Data Wrangling - C.bairdi NanoPore Quality Filtering Using NanoFilt on Mox

I previously converting our C.bairdi NanoPre sequencing data from the raw Fast5 format to FastQ format for our three sets of data:

I visualized the data with NanoPlot on 20200914.

In preparation for an attempt at a de novo assembly, I decided to quality filter the sequencing data using NanoFilt. I semi-arbitrarily selected a quality score of 7 as the cutoff.
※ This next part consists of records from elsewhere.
Background: an optimization exercise with open tools, aiming at small area. Do not read the settings as production practice.
Only simulation tests tie the RTL to the original design; equivalence was not proved.
Power is estimated from default activity; no workload was simulated.

oak:
Design orderBookDirectoryParser, start of the top module:
module orderBookDirectoryParser
(
    input  wire logic                    clk,
    input  wire logic                    rst,
    input  wire logic [(8 * 8)-1:0]   dataIn,
    input  wire logic                    wordValid,
    input  wire logic                    start,
    input  wire logic [3-1:0] startOffset,
    output logic                         recordValid,
    output logic [31:0]                  timeStamp,
    output logic [31:0]                  orderBookId,
    output logic [(8 * 8)-1:0]        symbol,
    output logic [95:0]                  isin,
    output logic [7:0]                   financialProduct,
    output logic [23:0]                  tradingCurrency,
    output logic [15:0]                  decimalsInPrice,
    output logic [15:0]                  decimalsInNominalValue,
    output logic [31:0]                  oddLotSize,
    output logic [31:0]                  roundLotSize,
    output logic [31:0]                  blockLotSize,
    output logic [(8 * 8)-1:0]        nominalValue
);
Size: roughly 900 flip-flops, roughly 520 I/O pins, roughly 0.029 mm² of cells after synthesis.
==> module orderBookDirectoryParser, before the edit <==
module orderBookDirectoryParser
(
    input  wire logic                    clk,
    input  wire logic                    rst,
    input  wire logic [(8 * 8)-1:0]   dataIn,
    input  wire logic                    wordValid,
    input  wire logic                    start,
    input  wire logic [3-1:0] startOffset,
    output logic                         recordValid,
    output logic [31:0]                  timeStamp,
    output logic [31:0]                  orderBookId,
    output logic [(8 * 8)-1:0]        symbol,
    output logic [95:0]                  isin,
    output logic [7:0]                   financialProduct,
    output logic [23:0]                  tradingCurrency,
    output logic [15:0]                  decimalsInPrice,
    output logic [15:0]                  decimalsInNominalValue,
    output logic [31:0]                  oddLotSize,
    output logic [31:0]                  roundLotSize,
    output logic [31:0]                  blockLotSize,
    output logic [(8 * 8)-1:0]        nominalValue
);
    localparam int MSG_BYTES = 7 * 8;
    localparam int MSG_BITS = MSG_BYTES * 8;
    logic [2:0]              beat;        
    logic [3-1:0] offset;      
    logic                    pending;     
    logic [MSG_BITS-1:0]     msgBuf;      
    logic [MSG_BITS-1:0]     record;
    logic                    busy;
    logic                    firstBeat;
    logic                    anyBeat;
    logic                    lastBeat;
    logic [3-1:0] shift;
    logic [(8 * 8)-1:0]   rotWord;
    logic [7:0]              beatIs;      
    logic [7:0]              wraps;       
    logic [MSG_BYTES-1:0]    writeByte;
    logic [MSG_BYTES-1:0]    keepByte;
    logic                    loadRecord;
    logic                    holdRecord;
    function automatic logic [2:0] gray(input logic [2:0] n);
        gray = n ^ (n >> 1);
    endfunction
    function automatic logic [2:0] grayNext(input logic [2:0] g);
        case (g)
            3'b000: grayNext = 3'b001;
            3'b001: grayNext = 3'b011;
            3'b011: grayNext = 3'b010;
            3'b010: grayNext = 3'b110;
            3'b110: grayNext = 3'b111;
            3'b111: grayNext = 3'b101;
            3'b101: grayNext = 3'b100;
            default: grayNext = 3'b000;
        endcase
    endfunction
    assign busy = (beat != 3'd0);
    assign firstBeat = !busy && wordValid && start;
    assign anyBeat = firstBeat || (busy && wordValid);
    assign lastBeat = busy && wordValid &&
                      ((beat == gray(3'd7)) || ((beat == gray(3'd6)) && (offset == '0)));
    for (genvar i = 0; i < 3; i++) begin : g_shift
        selectBit shiftSel (
            .a    (offset[i]),
            .aSel (busy),
            .b    (startOffset[i]),
            .bSel (!busy),
            .y    (shift[i])
        );
    end
    always_ff @(posedge clk) begin
        if (rst) begin
            beat <= 3'd0;
            pending <= 1'b0;
            recordValid <= 1'b0;
        end else begin
            pending <= lastBeat;
            recordValid <= pending;
            if (lastBeat) begin
                beat <= 3'd0;
            end else if (anyBeat) begin
                beat <= grayNext(beat);
            end
        end
    end
    always_ff @(posedge clk) begin
        offset <= shift;
    end
    byteRotator rotatorInst (
        .word  (dataIn),
        .shift (shift),
        .shiftN (~shift),
        .y     (rotWord)
    );
    always_comb begin
        for (int b = 0; b < 8; b++) begin
            beatIs[b] = anyBeat && (beat == gray(3'(b)));
        end
        for (int j = 0; j < 8; j++) begin
            wraps[j] = (j > 0) && (shift >= 3'(8 - j));
        end
    end
    for (genvar w = 0; w < 7; w++) begin : g_word
        assign writeByte[8 * w] = beatIs[w];
        assign keepByte[8 * w] = !beatIs[w];
        for (genvar j = 1; j < 8; j++) begin : g_byte
            if (8 * w + j == MSG_BYTES - 1) begin : g_last
                assign writeByte[8 * w + j] = 1'b1;
                assign keepByte[8 * w + j] = 1'b0;
            end else begin : g_enable
                byteEnable enableInst (
                    .wraps  (wraps[j]),
                    .wrapsN (!wraps[j]),
                    .now    (beatIs[w]),
                    .next   (beatIs[w + 1]),
                    .write  (writeByte[8 * w + j]),
                    .keep   (keepByte[8 * w + j])
                );
            end
        end
    end
    assign loadRecord = pending && !rst;
    assign holdRecord = !pending && !rst;
    logic [MSG_BITS-1:0] msgBufNext;
    logic [MSG_BITS-1:0] recordNext;
    for (genvar i = 0; i < MSG_BITS; i++) begin : g_bit
        if (i / 8 == MSG_BYTES - 1) begin : g_last
            assign msgBufNext[i] = rotWord[i % (8 * 8)];
        end else begin : g_held
            selectBit bufSel (
                .a    (rotWord[i % (8 * 8)]),
                .aSel (writeByte[i / 8]),
                .b    (msgBuf[i]),
                .bSel (keepByte[i / 8]),
                .y    (msgBufNext[i])
            );
        end
        selectBit recordSel (
            .a    (msgBuf[i]),
            .aSel (loadRecord),
            .b    (record[i]),
            .bSel (holdRecord),
            .y    (recordNext[i])
        );
    end
    always_ff @(posedge clk) begin
        msgBuf <= msgBufNext;
        record <= recordNext;
    end
    assign timeStamp = record[31:0];
    assign orderBookId = record[63:32];
    assign symbol = record[127:64];
    assign isin = record[223:128];
    assign financialProduct = record[231:224];
    assign tradingCurrency = record[255:232];
    assign decimalsInPrice = record[271:256];
    assign decimalsInNominalValue = record[287:272];
    assign oddLotSize = record[319:288];
    assign roundLotSize = record[351:320];
    assign blockLotSize = record[383:352];
    assign nominalValue = record[447:384];
endmodule
==> flow/config.mk <==
export PLATFORM = sky130hd
export DESIGN_NAME = orderBookDirectoryParser
export DESIGN_NICKNAME = orderBookDirectoryParser
export VERILOG_FILES = /design/flow/design.v
export SDC_FILE = /design/flow/constraint.sdc
export NUM_CORES = 4
export LEC_CHECK = 0
export CAP_MARGIN = 20
export CORE_MARGIN = 2
export CORE_UTILIZATION = 75
export SLEW_MARGIN = 20
export SYNTH_HIERARCHICAL = 1
==> flow/constraint.sdc <==
create_clock -name core_clock -period 5.0 [get_ports {clk}]
set_input_delay 1.0000 -clock core_clock [delete_from_list [all_inputs] [get_ports {clk}]]
set_output_delay 1.0000 -clock core_clock [all_outputs]
set_load 0.01 [all_outputs]
standard.sh (not shown) runs the stock make flow with config.mk's settings and CLKGATE_MAP_FILE= SYNTH_SCRIPT=/design/flow/synth_recipe.tcl, a recipe that flattens the netlist after the stock synthesis.
==> flow/flow/run.sh <==
#!/bin/bash
# The standard layout, with two changes: the port buffers are the smallest
# buffer cell, and clock tree synthesis is tuned for area.
set -euo pipefail
bash standard.sh synth > synth.log 2>&1
bash standard.sh \
    "BUFFER_PORTS_ARGS=-buffer_cell sky130_fd_sc_hd__buf_1" \
    "CTS_ARGS=-sink_clustering_enable -repair_clock_nets -dont_use_dummy_load -buf_list sky130_fd_sc_hd__clkbuf_8 -sink_clustering_size 18 -sink_clustering_max_diameter 50" \
    finish > layout.log 2>&1
diff inputs: oak => maple
--- a/flow/design.v
+++ b/flow/design.v
@@ -87,5 +87,7 @@
     end
     always_ff @(posedge clk) begin
-        offset <= shift;
+        if (firstBeat) begin
+            offset <= startOffset;
+        end
     end
     byteRotator rotatorInst (
[summary]
- maple does better than oak on worst path setup slack after routing.
- The starting density of the core on oak is in line with that on maple.
- Comparing oak and maple, the lower wire length is on maple.
- maple against oak: final cell count shows no meaningful change, area added between synthesis and finish shows an increase of 0.20 points, die area shows no meaningful change.
- Via count: maple vs oak — no meaningful difference
- On total design power, the higher figure sits with oak, not maple.
- Summary: with oak as the reference, internal power contribution in maple moved down slightly.
- Met2 track utilization from global routing, oak and maple: larger value in oak
- Diff oak -> maple: sequential share of layout area level; combinational cell power moved down.

## static timing again, ports no longer ideal
In the flow no input, the clock included, has a driving cell. The finished layouts below were timed again as built, in two steps. Step 1: set_driving_cell puts a clkbuf_16 on clk and a buf_2 on each other input, an assumption about the parent block. Step 2 times the ports against the registers' clock, not the clock port: input delays grow and output delays shrink by t, the midpoint of the rising clock arrivals with the driver on. Three values: ideal, step 1, step 2; two values: the first two.
| run | shift t [ns] | setup WS [ns] | worst setup path at the end |
|---|---|---|---|
| oak | 0.740 | 1.112 / 1.112 / 0.991 | input to register |
| maple | 0.744 | 1.130 / 1.130 / 1.003 | input to register |
After both steps every run listed still meets setup and hold. The setup slack of maple, which loses most, moves by 0.000 ns with the drivers and by -0.127 ns with both steps.
What follows belongs to an exercise in optimizing a design on an open flow for small area and a short achievable clock period; a production flow would make more cautious choices.
The RTL was checked by simulation tests, not by an equivalence proof against the original design.
No activity file was given, so power comes from the tool's default toggle rates.

==> flow/design.v (outline; a module is shown in full before it is edited, if it fits) <==
// module pe_fa: 10 lines
// module pe_booth_sel: 10 lines
// module pe_aoi22: 9 lines
// module pe_ao22: 9 lines
// module pe_xor2: 7 lines
// module pe_xnor2: 7 lines
// module pe_dot_unit: 3182 lines
module pe_dot_unit (
  input  logic                clock,
  input  logic                i_arst_n,
  input  logic [7:0][7:0]     i_feature,
  input  logic [7:0][7:0]     i_filter,
  output logic signed [17:0]  o_result
);
  // ...
==> flow/run.sh <==
#!/bin/bash
# synth_recipe.tcl (not shown) runs the flow's synth.tcl, then flattens the netlist and writes it again
# the make line also repeats each setting of config.mk as NAME=value (left out here)
make -C /OpenROAD-flow-scripts/flow DESIGN_CONFIG=/design/flow/config.mk WORK_HOME=/design/flow/orfs CLKGATE_MAP_FILE= SYNTH_SCRIPT=/design/flow/synth_recipe.tcl finish
==> flow/config.mk <==
export PLATFORM = sky130hd
export DESIGN_NAME = pe_dot_unit
export DESIGN_NICKNAME = pe_dot_unit
export VERILOG_FILES = /design/flow/design.v
export SDC_FILE = /design/flow/constraint.sdc
export NUM_CORES = 4
export LEC_CHECK = 0
export CAP_MARGIN = 20
export CORE_MARGIN = 2
export CORE_UTILIZATION = 40
export SETUP_SLACK_MARGIN = 2.5
export SLEW_MARGIN = 20
export SYNTH_HIERARCHICAL = 1
export SYNTH_MINIMUM_KEEP_SIZE = 0
==> flow/constraint.sdc <==
create_clock -name core_clock -period 4.7 [get_ports {clock}]
set_input_delay 0.9400 -clock core_clock [delete_from_list [all_inputs] [get_ports {clock}]]
set_output_delay 0.9400 -clock core_clock [all_outputs]
set_load 0.01 [all_outputs]
==> impl_metrics.toml, run 1 <==
[routing]
drc = 0
route.met2.wl_microns = 26800
wirelength_microns = 54800
routed-wl-met3_microns = 2280

[critical_path]
critical_path.max_stage_delay_ns = 0.50
r2r_start = "i_feature0_6_q1"
critical_path.max_fanout = 8
rr_worst_depth = 4
slowest_stage = "fa_1"

[timing]
min_period_ns = 2.17
finalMaxSlewViolations = 0
worst_slew_pin_slew_ns = 0.872
final-hold-violation-count = 0
tns_ns = 0
hold_slack_ns = 0.322
maxSlewHeadroom_pct = 41.7
finalSetupViolCount = 0

[synthesis]
netlist_area_sq_um = 21600
synth_xor_area_share_pct = 13.3
avgSynthCellArea_sq_um = 14.2

[final_layout]
final_layout_size_suffix_gt1_share_pct = 8.98
antenna_cells = 0
final_common_cell = "dfxtp_1"
design_area_sq_um = 25900
top_regs = "result_q: 18 flops, fill_q: 3 flops"
final_core_util_pct = 48.2
buf_share_pct = 5.78
multiInputGateArea_sq_um = 11700
largest_register = "result_q"

[power]
p_leak_nw = 10.5
power.total_mw = 19.3

[clock_tree]
holdBufCountCts = 0
cts_sinks = 483
cts_made_buffers = 52
cts_root_buf = "clkbuf_16"
cts_tree = "built"

[run_status]
status = "complete, no violations"

[global_routing]
grt_use_total_pct = 20.0
grt_util_met3_pct = 3.37

[worst_hold_path]
holdPathStages = 0

[place]
gp_congestion = 0.976

[floorplanning]
rows = 85
die_h_microns = 236
Source: an optimization exercise on an open RTL-to-GDS flow (aim: small area, a short achievable clock period and few clock cycles per item). Production flows keep margins and buffers that such runs may drop.
No functional check of the RTL was part of any run shown here.
Power figures rest on the tool's default switching activity, not on a simulated workload.

## flow/design.v (module list and top-level ports; edited modules follow where they fit)
// module csa_fa: 4 lines
// module csa_ha: 4 lines
// module csa_hai: 4 lines
// module csa_xnor: 3 lines
// module csa_or: 3 lines
// module bicubic_tree1: 299 lines
// module bicubic_tree2: 278 lines
// module bicubic_tree3: 256 lines
// module bicubic_pnext: 99 lines
// module bicubic_resampler: 302 lines
// module bicubic_coef: 14 lines
module bicubic_resampler #(
    parameter int LEN_W = bicubic_pkg::LEN_W
) (
    input  wire logic              CLK,
    input  wire logic              RST,
    input  wire logic              start_i,
    input  wire logic [LEN_W-1:0]  src_len_i,
    input  wire logic [LEN_W-1:0]  dst_len_i,
    input  wire logic              src_valid_i,
    input  wire bicubic_pkg::pix_t src_pix_i,
    output logic                   src_ready_o,
    output logic                   out_valid_o,
    output bicubic_pkg::pix_t      out_pix_o,
    input  wire logic              out_ready_i,
    output logic                   done_o
);
  // ...
==> flow/flow/run.sh <==
#!/bin/bash
set -euo pipefail
sed 's/ SETUP_SLACK_MARGIN=[0-9.]* / SETUP_SLACK_MARGIN=6.6 /' standard.sh > standard_margin.sh
grep -q 'SETUP_SLACK_MARGIN=6.6' standard_margin.sh
bash standard_margin.sh > standard.log 2>&1
==> flow/standard.sh <==
#!/bin/bash
# synth_recipe.tcl (not shown) runs the flow's synth.tcl, then flattens the netlist and writes it again
# the make line also repeats each setting of config.mk as NAME=value (left out here)
make -C /OpenROAD-flow-scripts/flow DESIGN_CONFIG=/design/flow/config.mk WORK_HOME=/design/flow/orfs CLKGATE_MAP_FILE= SYNTH_SCRIPT=/design/flow/synth_recipe.tcl "${@:-finish}"
==> flow/config.mk <==
export PLATFORM = sky130hd
export DESIGN_NAME = bicubic_resampler
export DESIGN_NICKNAME = bicubic_resampler
export VERILOG_FILES = /design/flow/design.v
export SDC_FILE = /design/flow/constraint.sdc
export NUM_CORES = 4
export LEC_CHECK = 0
export ABC_CLOCK_PERIOD_IN_PS = 4000
export CAP_MARGIN = 20
export CORE_MARGIN = 2
export CORE_UTILIZATION = 40
export SETUP_SLACK_MARGIN = 5
export SLEW_MARGIN = 20
export SYNTH_HIERARCHICAL = 1
==> flow/constraint.sdc <==
create_clock -name core_clock -period 10.0 [get_ports {CLK}]
set_input_delay 2.0000 -clock core_clock [delete_from_list [all_inputs] [get_ports {CLK}]]
set_output_delay 2.0000 -clock core_clock [all_outputs]
set_load 0.01 [all_outputs]
From an optimization exercise on the open Yosys and OpenROAD flow, aimed at small area and a short achievable clock period; shortcuts taken in it are not production practice.
The RTL was checked by simulation tests, not by an equivalence proof against the original design.

==> flow/design.v <==
package fp_format_pkg;
    typedef struct packed {
        logic                 sign;
        logic [8-1:0] exp;
        logic [23-1:0] man;
    } fp_word_t;
    typedef struct packed {
        logic                 sign;
        logic [8-1:0] exp;
        logic [23:0]   man;
        logic                 is_zero;
        logic                 is_inf;
        logic                 is_nan;
    } fp_operand_t;
    typedef struct packed {
        logic                  sign;
        logic signed [9:0]     exp;
        logic [27-1:0] man;
    } fp_norm_t;
endpackage
package fp_op_pkg;
    typedef enum logic [5-1:0] {
        OP_FSUB   = 5'b01010,
        OP_FMUL   = 5'b01011,
        OP_FCVT   = 5'b01100,
        OP_FCLASS = 5'b01111
    } fp_op_e;
    typedef enum logic [3:0] {
        CLASS_NEG_INF  = 4'd0,
        CLASS_NEG_NORM = 4'd1,
        CLASS_NEG_SUB  = 4'd2,
        CLASS_NEG_ZERO = 4'd3,
        CLASS_POS_ZERO = 4'd4,
        CLASS_POS_SUB  = 4'd5,
        CLASS_POS_NORM = 4'd6,
        CLASS_POS_INF  = 4'd7,
        CLASS_SNAN     = 4'd8,
        CLASS_QNAN     = 4'd9
    } fp_class_e;
    typedef struct packed {
        logic [32-1:0] data;
        logic                 invalid;
    } fp_result_t;
endpackage
`timescale 1ns/100ps
module fp_round_pack (
    input  logic              i_sign,
    input  logic signed [9:0] i_exp,
    input  logic [26:0]       i_man,
    input  logic              i_zero,
    output logic [31:0]       o_data,
    output logic              o_invalid
);
    logic [22:0] frac;
    logic        round_up;
    logic [23:0] frac_inc;
    logic        carry;
    logic        ovf;
    logic        unf;
    assign frac     = i_man[25:3];
    assign round_up = i_man[2] & (i_man[1] | i_man[0] | i_man[3]);
    assign frac_inc = {1'b0, frac} + 24'(round_up);
    assign carry    = round_up & (&frac);
    assign ovf = (i_exp >= 10'sd255) || ((i_exp == 10'sd254) && carry);
    assign unf = (i_exp <= 10'sd0);
    always_comb begin
        o_data    = '0;
        o_invalid = 1'b0;
        if (i_zero) begin
            o_data = '0;
        end else if (unf && !(i_exp >= 10'sd255)) begin
            o_invalid = 1'b1;
        end else if (ovf) begin
            o_data    = {i_sign, 8'hFF, 23'd0};
            o_invalid = 1'b1;
        end else begin
            o_data = {i_sign, i_exp[7:0] + {7'd0, carry}, frac_inc[22:0]};
        end
    end
endmodule
`timescale 1ns/100ps
module fp_sub (
    input  logic [31:0] i_a,
    input  logic [31:0] i_b,
    output logic [31:0] o_data,
    output logic        o_invalid
);
    logic        sa, sb;
    logic [7:0]  ea, eb;
    logic [23:0] ma, mb;
    logic        eff_sub;
    logic        a_larger;
    logic [8:0]  dab, dba;
    logic [7:0]  d;
    logic [7:0]  e_big;
    logic [23:0] mx, my;
    logic        near;
    logic        zero;
    logic        sign;
    assign sa = i_a[31];
    assign sb = ~i_b[31];
    assign ea = i_a[30:23];
    assign eb = i_b[30:23];
    assign ma = {|ea, i_a[22:0]};
    assign mb = {|eb, i_b[22:0]};
    assign eff_sub  = (sa != sb);
    assign a_larger = (i_a[30:0] >= i_b[30:0]);
    assign dab      = {1'b0, ea} - {1'b0, eb};
    assign dba      = {1'b0, eb} - {1'b0, ea};
    assign d        = dab[8] ? dba[7:0] : dab[7:0];
    assign e_big    = a_larger ? ea : eb;
    assign mx       = a_larger ? ma : mb;
    assign my       = a_larger ? mb : ma;
    assign sign     = a_larger ? sa : sb;
    assign near = eff_sub && (d[7:1] == 7'd0);
    assign zero = eff_sub ? (i_a[30:0] == i_b[30:0])
                          : ((i_a[30:0] == 31'd0) && (i_b[30:0] == 31'd0));
    logic [26:0] y_ext;
    logic [26:0] lost_mask;
    logic        sticky;
    logic [26:0] y_al;
    logic [27:0] sum_f;
    logic signed [9:0] exp_f;
    logic [26:0] man_f;
    assign y_ext     = {my, 3'b000};
    assign lost_mask = ~(27'h7FF_FFFF << d);
    assign sticky    = |(y_ext & lost_mask);
    assign y_al      = (y_ext >> d) | {26'd0, sticky};
    assign sum_f     = eff_sub ? ({1'b0, mx, 3'b000} - {1'b0, y_al})
                               : ({1'b0, mx, 3'b000} + {1'b0, y_al});
    always_comb begin
        if (sum_f[27]) begin
            exp_f = $signed({2'b00, e_big}) + 10'sd1;
            man_f = {sum_f[27:2], sum_f[1] | sum_f[0]};
        end else if (sum_f[26]) begin
            exp_f = $signed({2'b00, e_big});
            man_f = sum_f[26:0];
        end else begin
            exp_f = $signed({2'b00, e_big}) - 10'sd1;
            man_f = {sum_f[25:0], 1'b0};
        end
    end
    logic [26:0] sum_n;
    logic [4:0]  lz;
    logic signed [9:0] exp_n;
    logic [26:0] man_n;
    assign sum_n = {mx, 3'b000} - (d[0] ? {1'b0, my, 2'b00} : {my, 3'b000});
    always_comb begin
        lz = '0;
        for (int i = 0; i < 27; i++) begin
            if (sum_n[i]) lz = 5'(26 - i);
        end
    end
    assign exp_n = $signed({2'b00, e_big}) - $signed({5'b00000, lz});
    assign man_n = sum_n << lz;
    fp_round_pack u_round (
        .i_sign   (sign),
        .i_exp    (near ? exp_n : exp_f),
        .i_man    (near ? man_n : man_f),
        .i_zero   (zero),
        .o_data   (o_data),
        .o_invalid(o_invalid)
    );
endmodule
`timescale 1ns/100ps
module fp_mul_booth (
    input  logic [23:0] i_a,
    input  logic [23:0] i_b,
    output logic [47:0] o_p
);
    localparam int ROWS = 13;
    logic [26:0] bx;
    logic [25:0] row [ROWS];
    logic [47:0] negs;
    assign bx = {2'b00, i_b, 1'b0};
    always_comb begin
        negs = '0;
        for (int i = 0; i < ROWS; i++) begin
            logic [2:0]  dg;
            logic        neg, one, two;
            logic [24:0] mag;
            dg  = bx[2*i +: 3];
            neg = dg[2] & ~(dg[1] & dg[0]);
            one = dg[1] ^ dg[0];
            two = (dg == 3'b011) || (dg == 3'b100);
            mag = ({25{one}} & {1'b0, i_a}) | ({25{two}} & {i_a, 1'b0});
            row[i] = {~neg, mag ^ {25{neg}}};
            negs[2*i] = neg;
        end
    end
    localparam logic [47:0] SIGN_FIX = 48'h5555_5600_0000;
    assign o_p = {22'd0, row[0]}
               + {20'd0, row[1], 2'd0}
               + {18'd0, row[2], 4'd0}
               + {16'd0, row[3], 6'd0}
               + {14'd0, row[4], 8'd0}
               + {12'd0, row[5], 10'd0}
               + {10'd0, row[6], 12'd0}
               + {8'd0, row[7], 14'd0}
               + {6'd0, row[8], 16'd0}
               + {4'd0, row[9], 18'd0}
               + {2'd0, row[10], 20'd0}
               + {row[11], 22'd0}
               + {row[12][23:0], 24'd0}
               + negs
               + SIGN_FIX;
endmodule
This is primarily based on the fact that this value is the default used by ONT when you allow their software to automatically make basecalls and quality selections. Additionally, some of the visualizations of the raw sequencing reads show a bit of a bifurcation in quality above/below this quality score.

The job was run on Mox.

SBATCH script (GitHub):

#!/bin/bash
## Job Name
#SBATCH --job-name=cbai_nanofilt_Q7_nanopore-data
## Allocation Definition
#SBATCH --account=coenv
#SBATCH --partition=coenv
## Resources
## Nodes
#SBATCH --nodes=1
## Walltime (days-hours:minutes:seconds format)
#SBATCH --time=10-00:00:00
## Memory per node
#SBATCH --mem=120G
##turn on e-mail notification
#SBATCH --mail-type=ALL
#SBATCH --mail-user=samwhite@uw.edu
## Specify the working directory for this job
#SBATCH --chdir=/gscratch/scrubbed/samwhite/outputs/20200917_cbai_nanofilt_Q7_nanopore-data




###################################################################################
# These variables need to be set by user

# Load Anaconda
# Uknown why this is needed, but Anaconda will not run if this line is not included.
. "/gscratch/srlab/programs/anaconda3/etc/profile.d/conda.sh"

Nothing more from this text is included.